Mean: Calculate the mean.
- \(\bar{x}\)
Deviation scores: Subtract the mean from each x-value.
- \((x-\bar{x})\)
Squared deviations: Square each deviation score.
- \((x-\bar{x})^2\)
Sum of squares: Add up the squared deviations.
- \(\sum(x-\bar{x})^2\)

Calculating standard deviation

Step-by-Step

Variance: Divide the sum of squares by (n-1).
- \(\frac{\sum(x-\bar{x})^2}{n-1}\)
Standard Deviation: Take the square root of the variance.
- \(\sqrt{\frac{\sum(x-\bar{x})^2}{n-1}}\)

Formulas for Dispersion

Variance and Standard Deviation

Variance

\[ \large{\color{gold}{s^2} = \frac{\sum(x-\bar{x})^2}{n-1}} \]

Standard Deviation

\[ \large{\color{orange}{s} = \sqrt{\frac{\sum(x-\bar{x})^2}{n-1}}} \]

Formulas for Dispersion

Standard Deviation

Variance is a measure of dispersion.
- It’s not helpful, because it’s inflated (from squaring the deviation scores).
Standard deviation is a better measure of dispersion, because it is standardized.
- This means that a standard deviation of 1 means a distance of 1 on the scale used to measure x.

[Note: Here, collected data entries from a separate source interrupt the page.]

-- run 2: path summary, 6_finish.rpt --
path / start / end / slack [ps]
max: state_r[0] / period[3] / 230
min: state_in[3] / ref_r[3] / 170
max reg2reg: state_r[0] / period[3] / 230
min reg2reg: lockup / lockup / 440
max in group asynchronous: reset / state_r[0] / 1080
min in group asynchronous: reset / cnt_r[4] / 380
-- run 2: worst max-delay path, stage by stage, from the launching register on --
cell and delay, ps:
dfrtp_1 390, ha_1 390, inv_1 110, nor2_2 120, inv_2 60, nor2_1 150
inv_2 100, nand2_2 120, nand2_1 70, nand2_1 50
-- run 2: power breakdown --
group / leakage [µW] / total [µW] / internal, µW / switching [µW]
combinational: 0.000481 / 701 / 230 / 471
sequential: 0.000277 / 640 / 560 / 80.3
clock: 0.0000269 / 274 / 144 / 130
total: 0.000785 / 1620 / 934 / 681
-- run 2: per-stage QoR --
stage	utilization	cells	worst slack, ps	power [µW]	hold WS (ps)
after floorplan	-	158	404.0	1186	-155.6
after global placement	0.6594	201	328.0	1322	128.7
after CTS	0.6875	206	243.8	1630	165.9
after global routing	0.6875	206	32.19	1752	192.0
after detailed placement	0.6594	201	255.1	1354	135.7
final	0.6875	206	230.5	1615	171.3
==> config.mk <==
export PLATFORM = sky130hd
export DESIGN_NAME = rr_stream_mux
export DESIGN_NICKNAME = d
export VERILOG_FILES = /design/src/rtl/rr_stream_mux.sv
export SDC_FILE = /design/constraint.sdc
export NUM_CORES = 1
export LEC_CHECK = 0
export CAP_MARGIN = 20
export CORE_ASPECT_RATIO = 1.25
export CORE_MARGIN = 8
export CORE_UTILIZATION = 43
export DETAILED_ROUTE_END_ITERATION = 6
export GPL_ROUTABILITY_DRIVEN = 0
export PLACE_DENSITY = 0.85
export SLEW_MARGIN = 20
export SYNTH_ARGS = -nofsm -noshare
export SYNTH_HDL_FRONTEND = slang
export SYNTH_SLANG_ARGS = --single-unit
==> constraint.sdc <==
create_clock -name clk -period 2.4 [get_ports clk]
set_input_delay 0.36 -clock clk [delete_from_list [all_inputs] [get_ports clk]]
set_output_delay 0.36 -clock clk [all_outputs]
set_load 0.005 [all_outputs]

Variance & Standard deviation

The Variance is the standard deviation squared: s²
The Standard Deviation is the square root of the variance: s

Practice 1 — Basic mean, deviations, variance, SD

Problem (do by hand first):
Compute the sample mean, each deviation from the mean, the sum of squared deviations, the sample variance, and the sample standard deviation for the dataset:

x = [4, 2, 5, 6, 3]

Practice 1

Solution (steps)

Sum: \((\sum x = 4+2+5+6+3 = 20)\)
Sample size: \((n = 5)\)
Mean: \((\bar{x} = \frac{20}{5} = 4)\)
Deviations: \((x_i - \bar{x} = [0, -2, 1, 2, -1])\)
Squared deviations: \(([0, 4, 1, 4, 1])\)
Sum of squared deviations: \((0+4+1+4+1 = 10)\)
Sample variance: \((s^2 = \frac{\sum (x_i-\bar{x})^2}{n-1} = \frac{10}{4} = 2.5)\)
Sample SD: \((s = \sqrt{2.5} \approx 1.5811)\)

x <- c(4,2,5,6,3)
n <- length(x)
sum_x <- sum(x)
mean_x <- mean(x)
deviations <- x - mean_x
sq_dev <- deviations^2
ssd <- sum(sq_dev)
s2 <- var(x)  # sample variance by default (n-1)
s <- sd(x)
list(
  n = n,
  sum = sum_x,
  mean = mean_x,
  deviations = deviations,
  squared_deviations = sq_dev,
  sum_squared_deviations = ssd,
  sample_variance = s2,
  sample_sd = s
)

$n
[1] 5

$sum
[1] 20

$mean
[1] 4

$deviations
[1]  0 -2  1  2 -1

$squared_deviations
[1] 0 4 1 4 1

$sum_squared_deviations
[1] 10

$sample_variance
[1] 2.5

$sample_sd
[1] 1.581139

Problem 2: Comparing dispersion

Mathematically

Two instructors have class scores: - Class A: scores_A = \([80, 82, 78, 85, 75]\) - Class B: scores_B = \([60, 90, 75, 85, 85]\) 1. Compute the mean and sample SD for each class. 2. Both classes have similar means. Which class has greater dispersion? What does that imply about reporting a “typical” student score?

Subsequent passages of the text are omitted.